Stored items
What follows belongs to an exercise in optimizing a design on an open flow for small area, a short achievable clock period and few clock cycles; a production flow would make more cautious choices. Function was checked by simulation only, so behaviour that the tests miss may differ from the original. Power is estimated from default activity; no workload was simulated.

===== run.sh =====
#!/bin/bash
# synth_recipe.tcl (not shown) runs the flow's synth.tcl, then flattens the netlist and writes it again
# the make line also repeats each setting of config.mk as NAME=value (left out here)
make -C /OpenROAD-flow-scripts/flow DESIGN_CONFIG=/design/flow/config.mk WORK_HOME=/design/flow/orfs CLKGATE_MAP_FILE= SYNTH_SCRIPT=/design/flow/synth_recipe.tcl finish

===== config.mk =====
export PLATFORM = sky130hd
export DESIGN_NAME = top
export DESIGN_NICKNAME = top
export VERILOG_FILES = /design/flow/design.v
export SDC_FILE = /design/flow/constraint.sdc
export NUM_CORES = 4
export LEC_CHECK = 0
export CAP_MARGIN = 20
export CORE_MARGIN = 2
export CORE_UTILIZATION = 40
export PLACE_DENSITY = 0.6
export SLEW_MARGIN = 20

===== constraint.sdc =====
create_clock -name core_clock -period 9.0 [get_ports {clk}]
set_input_delay 1.8000 -clock core_clock [delete_from_list [all_inputs] [get_ports {clk}]]
set_output_delay 1.8000 -clock core_clock [all_outputs]
set_load 0.01 [all_outputs]

===== design.v =====
`default_nettype none
module register_file (
    input clk,
    input [4:0] WriteAddress,
    input [31:0] WritePort,
    input WriteEnable,
    input [4:0] ReadAddress1,
    input [4:0] ReadAddress2,
    input rst,
    output [31:0] ReadPort1,
    output [31:0] ReadPort2
);
  reg [31:0] registers[31];
  integer i;
  always @(posedge clk) begin
    if (!rst) begin
      if (WriteEnable & (WriteAddress !== 31)) begin
        registers[WriteAddress] <= WritePort;
      end
    end else begin
      for (i = 0; i < 31; i = i + 1) begin
        registers[i] <= 0;
      end
    end
  end
  assign ReadPort1 = (ReadAddress1 !== 31) ? registers[ReadAddress1] : 0;
  assign ReadPort2 = (ReadAddress2 !== 31) ? registers[ReadAddress2] : 0;
endmodule
`default_nettype none
module Beta_bypass (
    input [4:0] RFAin,
    input [31:0] RFDin,
    input [31:0] ALUin,
    input [31:0] MEMin,
    input [31:0] WBin,
    input [6:0] aP0,
    input [6:0] aP1,
    input [6:0] aP2,
    output logic [31:0] Dout,
    output stall
);
  wire aEq0;
  wire aEq1;
  wire aEq2;
  wire ready0;
  wire ready1;
  logic [31:0] intermediate1;
  logic [31:0] intermediate2;
  assign aEq0   = RFAin == aP0[4:0];
  assign aEq1   = RFAin == aP1[4:0];
  assign aEq2   = RFAin == aP2[4:0];
  assign ready0 = !(aP0[6] || aP0[5]) && aEq0;
  assign ready1 = !(aP1[6] || aP1[5]) && aEq1;
  assign stall  = (ready0 || ready1) && (RFAin != 31);
  always_comb begin
    case (aEq1)   
      1: intermediate1 = MEMin;
      default: intermediate1 = WBin;
    endcase
    case (aEq0)   
      1: intermediate2 = ALUin;
      default: intermediate2 = intermediate1;
    endcase
    case (aEq0 || aEq1 || aEq2)  
      1: Dout = (RFAin != 31) ? intermediate2 : RFDin;
      default: Dout = RFDin;
    endcase
  end
endmodule
`default_nettype none
module Beta_ALU (
    input clk,
    input [3:0] AluFn,
    input [31:0] InA,
    input [31:0] InB,
    output logic [31:0] Result
);
  wire cmpeq;
  wire cmplt;
  assign cmpeq = InA == InB;
  assign cmplt = $signed(InA) < $signed(InB);
  always_comb begin
    case (AluFn)
      default: Result = InA + InB;
      4'b0001: Result = InA - InB;
      4'b0100: Result = cmpeq;
      4'b0101: Result = cmplt;
      4'b0110: Result = cmpeq || cmplt;
      4'b1000: Result = InA & InB;
      4'b1001: Result = InA | InB;
      4'b1010: Result = InA ^ InB;
      4'b1011: Result = ~(InA ^ InB);
      4'b1100: Result = InA << InB[4:0];
      4'b1101: Result = InA >> InB[4:0];
      4'b1110: Result = $signed(InA) >>> InB[4:0];
      4'b1111: Result = InA;
    endcase
  end
endmodule
`default_nettype none
module Beta_IF (
    input clk,
    input rst,
    input stall,
    input [31:0] cRelativeA,
    input [31:0] jt,
    input [31:0] memWaitAddr,
    input [2:0] PCSEL,
    output [31:0] pcOut,
    output [31:0] iAddress,
    input [31:0] iData,
    output [31:0] irout
);
  reg  [31:0] pc;   
  wire [31:0] pcNext;
  assign iAddress = pc;
  assign pcNext = pc + 4;
  assign pcOut = pcNext;
  assign irout = iData;
  always @(posedge clk) begin
    if (rst) begin
      pc <= 32'h0;
    end else if (stall) begin
      pc <= pc;
    end else begin
      case (PCSEL)
        default: pc <= 32'h4;
        0: pc <= pcNext;
        1: pc <= cRelativeA;
        2: pc <= jt;
        3: pc <= 32'h4;
        4: pc <= 32'h8;
        5: pc <= memWaitAddr;
      endcase
    end
  end
endmodule
`default_nettype none
module Beta_RF (
    input clk,
    input rst,
    input stall,
    input [1:0] irsrc,
    input [31:0] pcin,
    input [31:0] irin,
    output [4:0] ra1,
    output [4:0] ra2,
    input [31:0] rd1,
    input [31:0] rd2,
    output [31:0] pcout,
    output [31:0] irout,
    output [31:0] cRelativeA,
    output [31:0] a,
    output [31:0] b,
    output [31:0] d,
    output [31:0] jt,
    output logic [1:0] pcsel,
    output [6:0] bypassAddr,
    output halt
);
  reg [31:0] pc;
  reg [31:0] ir;
  wire [31:0] sxtConstant;
  wire ra2sel;
  wire asel;
  wire bsel;
  wire ra1Disable;
  wire ra2Disable;
  wire z;
  wire [5:0] opcode;
  assign opcode = ir[31:26];   
  assign sxtConstant = $signed(ir[15:0]);   
  assign cRelativeA = pc + (sxtConstant << 2);  
  assign ra2sel = (ir[31:26] == 6'b011001);   
  assign asel = (ir[31:26] == 6'b011111);   
  assign bsel = !(ir[31:30] == 2'b10);   
  assign ra1Disable = asel;   
  assign ra2Disable = bsel && !(ra2sel);   
  assign ra1 = ra1Disable ? 5'b11111 : ir[20:16];   
  assign ra2 = ra2Disable ? 5'b11111 : (ra2sel ? ir[25:21] : ir[15:11]);  
  assign a = asel ? cRelativeA : rd1;   
  assign b = bsel ? sxtConstant : rd2;   
  assign jt = rd1;   
  assign d = rd2;   
  assign z = !(|rd1);   
  assign bypassAddr = {
    (ir[31:26] == 6'b011011 || ir[31:26] == 6'b011101 || ir[31:26] == 6'b011110),
    ir[31],
    (ir[31:26] == 6'b011001) ? 5'b11111 : ir[25:21]
  };   
  always @(posedge clk) begin
    if (rst) begin
      ir <= 32'b10000011111111111111111111111111;
    end else if (stall) begin   
      pc <= pc;
      ir <= ir;
    end else begin   
      pc <= pcin;
      case (irsrc)   
        0: ir <= irin;
        1: ir <= 32'b01111011110111111111111111111111;
        default: ir <= 32'b10000011111111111111111111111111;
      endcase
    end
  end
  assign pcout = pc;   
  assign irout = ir;
  assign halt  = !(|ir);   
  always_comb begin   
    if (opcode[5]) begin
      if (!(opcode[3:1] == 3'b001 || opcode[2:0] == 3'b111)) begin
        pcsel = 0;
      end else pcsel = 3;
    end else begin
      case (opcode[2:0])
        3'b000:  pcsel = 0;
        3'b001:  pcsel = 0;
        3'b011:  pcsel = 2;
        3'b101:  pcsel = z;
        3'b110:  pcsel = !z;
        3'b111:  pcsel = 0;
        default: pcsel = 3;
      endcase
    end
  end
endmodule
`default_nettype none
module Beta_ALU_stage (
    input clk,
    input rst,
    input [1:0] irsrc,
    input [31:0] pcin,
    input [31:0] irin,
    input [31:0] ain,
    input [31:0] bin,
    input [31:0] din,
    output [31:0] yout,
    output [31:0] pcout,
    output [31:0] irout,
    output [31:0] dout
);
  reg  [31:0] a;
  reg  [31:0] b;
  reg  [31:0] d;
  reg  [31:0] pc;
  reg  [31:0] ir;   
  logic [ 3:0] AluFn;
  always_comb begin
    if (ir[31:30] == 2'b01) begin   
      AluFn = {(ir[28:26] == 3'b111), (ir[28:26] == 3'b111), (ir[28:26] == 3'b111), (ir[28:26] == 3'b111)};   
    end else begin
      AluFn = ir[29:26];
    end
  end
  Beta_ALU ALU (
      .clk(clk),
      .AluFn(AluFn),
      .InA(a),
      .InB(b),
      .Result(yout)
  );
  assign pcout = pc;
  assign irout = ir;
  assign dout  = d;
  always @(posedge clk) begin
    pc <= pcin;
    a  <= ain;
    b  <= bin;
    d  <= din;
    if (rst) ir <= 32'b10000011111111111111111111111111;
    else
    case (irsrc)   
      0: ir <= irin;
      1: ir <= 32'b01111011110111111111111111111111;
      default: ir <= 32'b10000011111111111111111111111111;
    endcase
  end
endmodule
`default_nettype none
module Beta_MEM (
    input clk,
    input rst,
    input [1:0] irsrc,
    input [31:0] pcin,
    input [31:0] irin,
    input [31:0] yin,
    input [31:0] din,
    output [31:0] wd,
    output [31:0] addr,
    output mwr,
    output moe,
    output [31:0] pcout,
    output [31:0] irout,
    output [31:0] yout
);
  reg [31:0] pc;
  reg [31:0] ir;   
  reg [31:0] y;
  reg [31:0] d;
  assign addr = y;   
  assign yout = y;   
  assign pcout = pc;   
  assign irout = ir;
  assign wd = d;   
  assign mwr = (ir[31:26] == 5'b011001);   
  assign moe = ((ir[31:26] == 5'b011000) | (ir[31:26] == 5'b011111));   
  always @(posedge clk) begin
    pc <= pcin;   
    y  <= yin;
    d  <= din;
    if (rst) ir <= 32'b10000011111111111111111111111111;
    else
    case (irsrc)   
      0: ir <= irin;
      1: ir <= 32'b01111011110111111111111111111111;
      default: ir <= 32'b10000011111111111111111111111111;
    endcase
  end
endmodule
`default_nettype none
module Beta_WB (
    input clk,
    input rst,
    input [1:0] irsrc,
    input [31:0] pcin,
    input [31:0] irin,
    input [31:0] yin,
    input [31:0] rd,
    input memwait,
    output [4:0] wa,
    output logic [31:0] wd,
    output WERF
);
  reg  [31:0] pc;
  reg  [31:0] ir;
  reg  [31:0] y;
  logic [ 1:0] WDSEL;
  assign WERF = (!(ir[31:26] == 6'b011001) && !memwait);  
  assign wa = ir[25:21];   
  always_comb begin   
    case (WDSEL)
      default: wd = pc;
      1: wd = y;
      2: wd = rd;
    endcase
  end
  always_comb begin   
    if (ir[31]) begin
      WDSEL = 1;
    end else begin
      if (ir[30:26] == 5'b11000 || ir[30:26] == 5'b11111) begin
        WDSEL = 2;
      end else begin
        WDSEL = 0;
      end
    end
  end
  always @(posedge clk) begin
    if (rst) begin
      ir <= 32'b10000011111111111111111111111111;
    end else if (!memwait) begin   
      pc <= pcin;   
      y  <= yin;
      case (irsrc)
        0: ir <= irin;
        1: ir <= 32'b01111011110111111111111111111111;
        default: ir <= 32'b10000011111111111111111111111111;
      endcase
    end
  end
endmodule
`default_nettype none
module Beta_core (
    input clk,
    output [31:0] InstructionAddress,
    input [31:0] InstructionData,
    input instructionReady,
    input iMemfault,
    output [31:0] DataAddress,
    input [31:0] DataRead,
    input dataReady,
    input dMemfault,
    output [31:0] DataWrite,
    output logic WriteEnable,
    output ReadEnable,
    input irq,
    input rst
);
  reg halt;
  wire halts;
  wire [31:0] memWaitAddr = 32'h0;
  reg [6:0] accessPipeline[3];
  wire interruptEnable = 1;
  wire [2:0] bypassControl[2];
  logic [1:0] irsrc[4];
  logic irsrcCtrl[3];
  wire [31:0] pcPipe[5];
  wire [31:0] irPipe[5];
  wire [31:0] rd1Bypass;
  wire [31:0] rd2Bypass;
  wire [6:0] bypassAddr;
  wire [31:0] ALUbypass;
  wire [31:0] MEMbypass;
  wire [31:0] WBbypass;
  wire [31:0] a;
  wire [31:0] b;
  wire [31:0] yPipe[2];
  wire [31:0] dPipe[2];
  logic [2:0] PCSEL;
  wire [2:0] pcselRF;
  wire ALUException = 0;
  wire mwr;
  wire stall1;
  wire stall2;
  wire stall;
  wire interrupt;
  wire [4:0] wa;
  wire [31:0] wd;
  wire [4:0] ra1;
  wire [4:0] ra2;
  wire [31:0] rd1;
  wire [31:0] rd2;
  wire werf;
  wire register_rst = rst;
  wire [31:0] cRelativeA;
  wire [31:0] jt;
  always @(posedge clk) begin   
    if (rst) begin
      accessPipeline[0] <= 7'b1111111;
      accessPipeline[1] <= 7'b1111111;
      accessPipeline[2] <= 7'b1111111;
    end else begin
    case (irsrc[1])
      default: accessPipeline[0] <= bypassAddr;
      1: accessPipeline[0] <= 7'b1011110;
      2: accessPipeline[0] <= 6'b111111;
    endcase
    case (irsrc[2])
      default: accessPipeline[1] <= accessPipeline[0];
      1: accessPipeline[1] <= 7'b1011110;
      2: accessPipeline[1] <= 6'b111111;
    endcase
    case (irsrc[3])
      default: accessPipeline[2] <= accessPipeline[1];
      1: accessPipeline[2] <= 7'b1011110;
      2: accessPipeline[2] <= 6'b111111;
    endcase
    end
  end
  always @(posedge clk) begin   
    halt <= rst ? 1'b0 : (halt || halts);
  end
  assign stall = (stall1 || stall2 || !instructionReady || halt);  
  assign interrupt = irq && interruptEnable;  
  assign ALUbypass = accessPipeline[0][6] ? pcPipe[2] : yPipe[0];  
  assign MEMbypass = accessPipeline[1][6] ? pcPipe[3] : yPipe[1];
  assign WBbypass = wd;
  always_comb begin
    if (interrupt) begin   
      PCSEL = 4;
    end else begin
      case ({
        dataReady, (pcselRF != 0)
      })
        default: PCSEL = 3'h0;
        0: PCSEL = 5;
        1: PCSEL = 5;
        3: PCSEL = pcselRF;
      endcase
    end
    if (dataReady) begin
      if (dMemfault) begin
        irsrcCtrl[2] = 1;
        irsrc[3] = 2'd1;
      end else begin
        irsrcCtrl[2] = 0;
        irsrc[3] = 2'd0;
      end
      WriteEnable = mwr;
    end else begin
      WriteEnable = 0;
      irsrc[3] = 2'd2;
      irsrcCtrl[2] = 1;
    end
    if (ALUException) begin
      irsrcCtrl[1] = 1;
      irsrc[2] = irsrcCtrl[2] ? 2'd2 : 2'd1;
    end else begin
      irsrcCtrl[1] = irsrcCtrl[2];
      irsrc[2] = irsrcCtrl[2] ? 2'd2 : 2'd0;
    end
    if (pcselRF != 0) begin
      irsrcCtrl[0] = 1;
      irsrc[1] = (irsrcCtrl[1] || stall) ? 2'd2 : ((pcselRF == 3 || pcselRF == 4) ? 2'd1 : 2'd0);
    end else begin
      irsrcCtrl[0] = irsrcCtrl[1];
      irsrc[1] = (irsrcCtrl[1] || stall) ? 2'd2 : 2'd0;
    end
    if (iMemfault) begin   
      irsrc[0] = (irsrcCtrl[0] && !interrupt) ? 2'd2 : 2'd1;
    end else begin   
      irsrc[0] = interrupt ? 2'd1 : (irsrcCtrl[0] ? 2'd2 : 2'd0);
    end
  end
  Beta_bypass bypass1 (
      .RFAin(ra1),
      .RFDin(rd1),
      .ALUin(ALUbypass),
      .MEMin(MEMbypass),
      .WBin (WBbypass),
      .aP0  (accessPipeline[0]),
      .aP1  (accessPipeline[1]),
      .aP2  (accessPipeline[2]),
      .Dout (rd1Bypass),
      .stall(stall1)
  );
  Beta_bypass bypass2 (
      .RFAin(ra2),
      .RFDin(rd2),
      .ALUin(ALUbypass),
      .MEMin(MEMbypass),
      .WBin (WBbypass),
      .aP0  (accessPipeline[0]),
      .aP1  (accessPipeline[1]),
      .aP2  (accessPipeline[2]),
      .Dout (rd2Bypass),
      .stall(stall2)
  );
  register_file registers (
      .clk(clk),
      .WriteAddress(wa),
      .WritePort(wd),
      .WriteEnable(werf),
      .ReadAddress1(ra1),
      .ReadAddress2(ra2),
      .rst(register_rst),
      .ReadPort1(rd1),
      .ReadPort2(rd2)
  );
  Beta_IF IF (
      .clk(clk),
      .rst(rst),
      .stall(stall),
      .cRelativeA(cRelativeA),
      .jt(jt),
      .PCSEL(PCSEL),
      .pcOut(pcPipe[0]),
      .iAddress(InstructionAddress),
      .iData(InstructionData),
      .irout(irPipe[0]),
      .memWaitAddr(memWaitAddr)
  );
  Beta_RF RF (
      .clk(clk),
      .rst(rst),
      .halt(halts),
      .stall(stall),
      .irsrc(irsrc[0]),
      .pcin(pcPipe[0]),
      .irin(irPipe[0]),
      .ra1(ra1),
      .ra2(ra2),
      .rd1(rd1Bypass),
      .rd2(rd2Bypass),
      .pcout(pcPipe[1]),
      .irout(irPipe[1]),
      .cRelativeA(cRelativeA),
      .a(a),
      .b(b),
      .d(dPipe[0]),
      .jt(jt),
      .pcsel(pcselRF),
      .bypassAddr(bypassAddr)
  );
  Beta_ALU_stage ALU (
      .clk  (clk),
      .rst  (rst),
      .irsrc(irsrc[1]),
      .pcin (pcPipe[1]),
      .irin (irPipe[1]),
      .ain  (a),
      .bin  (b),
      .din  (dPipe[0]),
      .yout (yPipe[0]),
      .pcout(pcPipe[2]),
      .irout(irPipe[2]),
      .dout (dPipe[1])
  );
  Beta_MEM MEM (
      .clk(clk),
      .rst(rst),
      .irsrc(irsrc[2]),
      .pcin(pcPipe[2]),
      .irin(irPipe[2]),
      .yin(yPipe[0]),
      .din(dPipe[1]),
      .wd(DataWrite),
      .addr(DataAddress),
      .mwr(mwr),
      .moe(ReadEnable),
      .pcout(pcPipe[3]),
      .irout(irPipe[3]),
      .yout(yPipe[1])
  );
  Beta_WB WB (
      .clk(clk),
      .rst(rst),
      .irsrc(irsrc[3]),
      .pcin(pcPipe[3]),
      .irin(irPipe[3]),
      .yin(yPipe[1]),
      .rd(DataRead),
      .memwait(!dataReady),
      .wa(wa),
      .wd(wd),
      .WERF(werf)
  );
endmodule
`default_nettype none
module Beta (
    input clk,
    output [31:0] InstructionAddress,
    input [31:0] InstructionData,
    output [31:0] DataAddress,
    input [31:0] DataRead,
    output [31:0] DataWrite,
    output WriteEnable,
    output ReadEnable,
    input rst
);
  Beta_core mainCpu (
      .clk(clk),
      .InstructionAddress(InstructionAddress),
      .InstructionData(InstructionData),
      .instructionReady(1'b1),
      .iMemfault(1'b0),
      .DataAddress(DataAddress),
      .DataRead(DataRead),
      .dataReady(1'b1),
      .dMemfault(1'b0),
      .DataWrite(DataWrite),
      .WriteEnable(WriteEnable),
      .ReadEnable(ReadEnable),
      .irq(1'b0),
      .rst(rst)
  );
endmodule
`default_nettype none
module top (
    input clk,
    output [31:0] InstructionAddress,
    input [31:0] InstructionData,
    output [31:0] DataAddress,
    output [31:0] WriteData,
    input [31:0] ReadData,
    output oe,
    output we,
    input rst
);
  Beta test (
      .clk(clk),
      .InstructionAddress(InstructionAddress),
      .InstructionData(InstructionData),
      .DataAddress(DataAddress),
      .DataRead(ReadData),
      .DataWrite(WriteData),
      .WriteEnable(we),
      .ReadEnable(oe),
      .rst(rst)
  );
endmodule

==> impl_results.md <==
* DRC at 0
* Period utilization at 84.1%
* Routability cong. at 1.02
* Number of distinct library cells after synthesis at 102
* Worst min-delay path class: reg -> reg
* Max-slew headroom at around 14%
* Setup Fix Bufs, Post-CTS at 0
* Max Clk Rate at 132 MHz
* Sequential share of the synthesized area at between 30 and 40%
* LEAKAGE at roughly 34 nW
* Setup violations, final at 0
* Pwr dens at 307 nW/um^2
* Top_reg_cell synth: dfxtp_1
* Core area at 203,000 um^2
* Slew @ Worst Pin at around 1.3 ns
* DR vias at 86,500
* H-tree levels at 4
* Met1 Usage GRT at around half
* Unrepaired setup endpoints after global routing: false
* Clk sink count at around 1,500
* R2r worst-path depth at 21
* I/O pins at 164
* Clock-pin transition on the worst setup and hold timing paths at 0.06 ns
* Ys async rst share at 0%
* Worst path top cell family by delay: compound AO/OA/AOI/OAI gates
* Final wirelength at around 420 mm
* 1st-iter DRT viols at 14,300
* 1st-pass router iterations at 7
* R2R setup slack at 1.43 ns
* Fin. Hold Viols at 0
* Max-cap viol count at 0
* Initial Util at 40.3%
* Final ANT Viol Nets at 0
* Clk buf depth at 3
* Post-synth EDFFs at 128
* Met3 GRT Util at roughly 8.4%
* CTS tree: done
* Overall routing resource usage at between 30% and 40%
* Fraction of layout cells with a size suffix above 1 at 9.28%
* Hold path endpoint: test.mainCpu.MEM.d[19]
* Hold_buf cts at 0
* Total chip power at 28.1 mW
* CP required at 9.74 ns
* Total grt overflow at 0
* Final HPWL DP at 281 mm
* Status: finished clean
* Startpoint Class: register
* Yosys reg bits at 1,461
* Routed length per instance at 31.2 um
* FF-to-FF End: test.mainCpu.IF.pc[26]
* Global route hottest layer: met2
* Post-CTS sizing at 0
* Met2 usage at 57.1%
* Largest net degree at the start of global routing at 205
* FF-to-FF Start: test.mainCpu.ALU.b[0]
* Critical path's largest stage delay at 0.97 ns
* Initial antenna violation count at 30
* First-pass GRT wire length at 584 mm
* Total CTS buffers at between 150 and 200
* Slowest-stage cell, CP: dfxtp_4
* Clk latency of the worst-skew pair at 0.87 ns
* Number of global-route vias before repair at 78,700
* Mapped Cells at 10,900
* Hold path cells at 0
* DIE HEIGHT at 456 um
* Crit path max fanout at 57
* Worst path cell trace: ha_1 -> inv_1 -> fa_1 -> nor2b_1 -> o21ai_0 -> a211oi_1 -> o211ai_1 -> nand2_1 -> a221o_1 -> a2111oi_1 -> buf_4 -> and2_1 -> o22a_1 -> nand3b_1 -> nor3b_1 -> nand3_1 -> o41a_1 -> o21ai_4 -> buf_4 -> a222oi_1 -> a21oi_1
* Worst-case clock skew at 0.0636 ns
* Syn. warnings at 16
* Maximum vdd ir drop at about 0.0002 V
* TNS Setup at 0 ns
* Worst path bufs/invs at 3
* Setup CP Type: reg -> reg
* # port buffers at 163
* Die area at between 200,000 and 250,000 um^2
* CP dominant cell by count: buf_4
* Syn avg cell area at around 7.5 um^2
* P&R area growth vs syn at 12.0%
* Die width at 456 um
* Netlist Area Pre-Place at 81,700 um^2
* Min-delay src: test.mainCpu.ALU.d[19]
* Crit path capture type: register
* CTS Root Buffer Type: clkbuf_16
* Row Count at 165
* Nets at between 10,000 and 15,000
* Max-slew violations at 0
* Vias per cell at 6.48
* CP Data Arrival Time at 8.31 ns
* Min cycle time layout at 7.57 ns
[report_power, final]
group          total (mW)  internal [mW]  switching, mW
registers            8.08           7.15          0.926
logic                12.8           3.70           9.08
clock network        7.26           4.17           3.09
total                28.1           15.0           13.1
[cells in the mapped netlist (59+ instances only)]
cell / n / share of area, %
a21oi_1: 1285 / 7.9
a311oi_1: 180 / 1.9
a31oi_1: 64 / 0.49
and3_1: 113 / 0.87
buf_1: 97 / 0.45
buf_2: 68 / 0.42
clkbuf_1: 802 / 3.7
dfxtp_1: 1333 / 33
edfxtp_1: 128 / 4.7
ha_1: 131 / 2.0
inv_1: 162 / 0.74
mux2_2: 123 / 1.7
mux2i_1: 243 / 3.0
mux4_2: 145 / 4.0
nand2_1: 2027 / 9.3
nand3_1: 597 / 3.7
nor2_1: 1723 / 7.9
nor3_1: 116 / 0.71
o211ai_1: 82 / 0.75
o21ai_0: 243 / 1.5
o22ai_1: 140 / 1.1
xnor2_1: 59 / 0.63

Aim of the task: Extract exactly and only the lines above from the line containing "default: wd = pc;" through the line containing "accessPipeline[2] <= 7'b1111111;", both end lines included.

Solution to the exercise:
      default: wd = pc;
      1: wd = y;
      2: wd = rd;
    endcase
  end
  always_comb begin   
    if (ir[31]) begin
      WDSEL = 1;
    end else begin
      if (ir[30:26] == 5'b11000 || ir[30:26] == 5'b11111) begin
        WDSEL = 2;
      end else begin
        WDSEL = 0;
      end
    end
  end
  always @(posedge clk) begin
    if (rst) begin
      ir <= 32'b10000011111111111111111111111111;
    end else if (!memwait) begin   
      pc <= pcin;   
      y  <= yin;
      case (irsrc)
        0: ir <= irin;
        1: ir <= 32'b01111011110111111111111111111111;
        default: ir <= 32'b10000011111111111111111111111111;
      endcase
    end
  end
endmodule
`default_nettype none
module Beta_core (
    input clk,
    output [31:0] InstructionAddress,
    input [31:0] InstructionData,
    input instructionReady,
    input iMemfault,
    output [31:0] DataAddress,
    input [31:0] DataRead,
    input dataReady,
    input dMemfault,
    output [31:0] DataWrite,
    output logic WriteEnable,
    output ReadEnable,
    input irq,
    input rst
);
  reg halt;
  wire halts;
  wire [31:0] memWaitAddr = 32'h0;
  reg [6:0] accessPipeline[3];
  wire interruptEnable = 1;
  wire [2:0] bypassControl[2];
  logic [1:0] irsrc[4];
  logic irsrcCtrl[3];
  wire [31:0] pcPipe[5];
  wire [31:0] irPipe[5];
  wire [31:0] rd1Bypass;
  wire [31:0] rd2Bypass;
  wire [6:0] bypassAddr;
  wire [31:0] ALUbypass;
  wire [31:0] MEMbypass;
  wire [31:0] WBbypass;
  wire [31:0] a;
  wire [31:0] b;
  wire [31:0] yPipe[2];
  wire [31:0] dPipe[2];
  logic [2:0] PCSEL;
  wire [2:0] pcselRF;
  wire ALUException = 0;
  wire mwr;
  wire stall1;
  wire stall2;
  wire stall;
  wire interrupt;
  wire [4:0] wa;
  wire [31:0] wd;
  wire [4:0] ra1;
  wire [4:0] ra2;
  wire [31:0] rd1;
  wire [31:0] rd2;
  wire werf;
  wire register_rst = rst;
  wire [31:0] cRelativeA;
  wire [31:0] jt;
  always @(posedge clk) begin   
    if (rst) begin
      accessPipeline[0] <= 7'b1111111;
      accessPipeline[1] <= 7'b1111111;
      accessPipeline[2] <= 7'b1111111;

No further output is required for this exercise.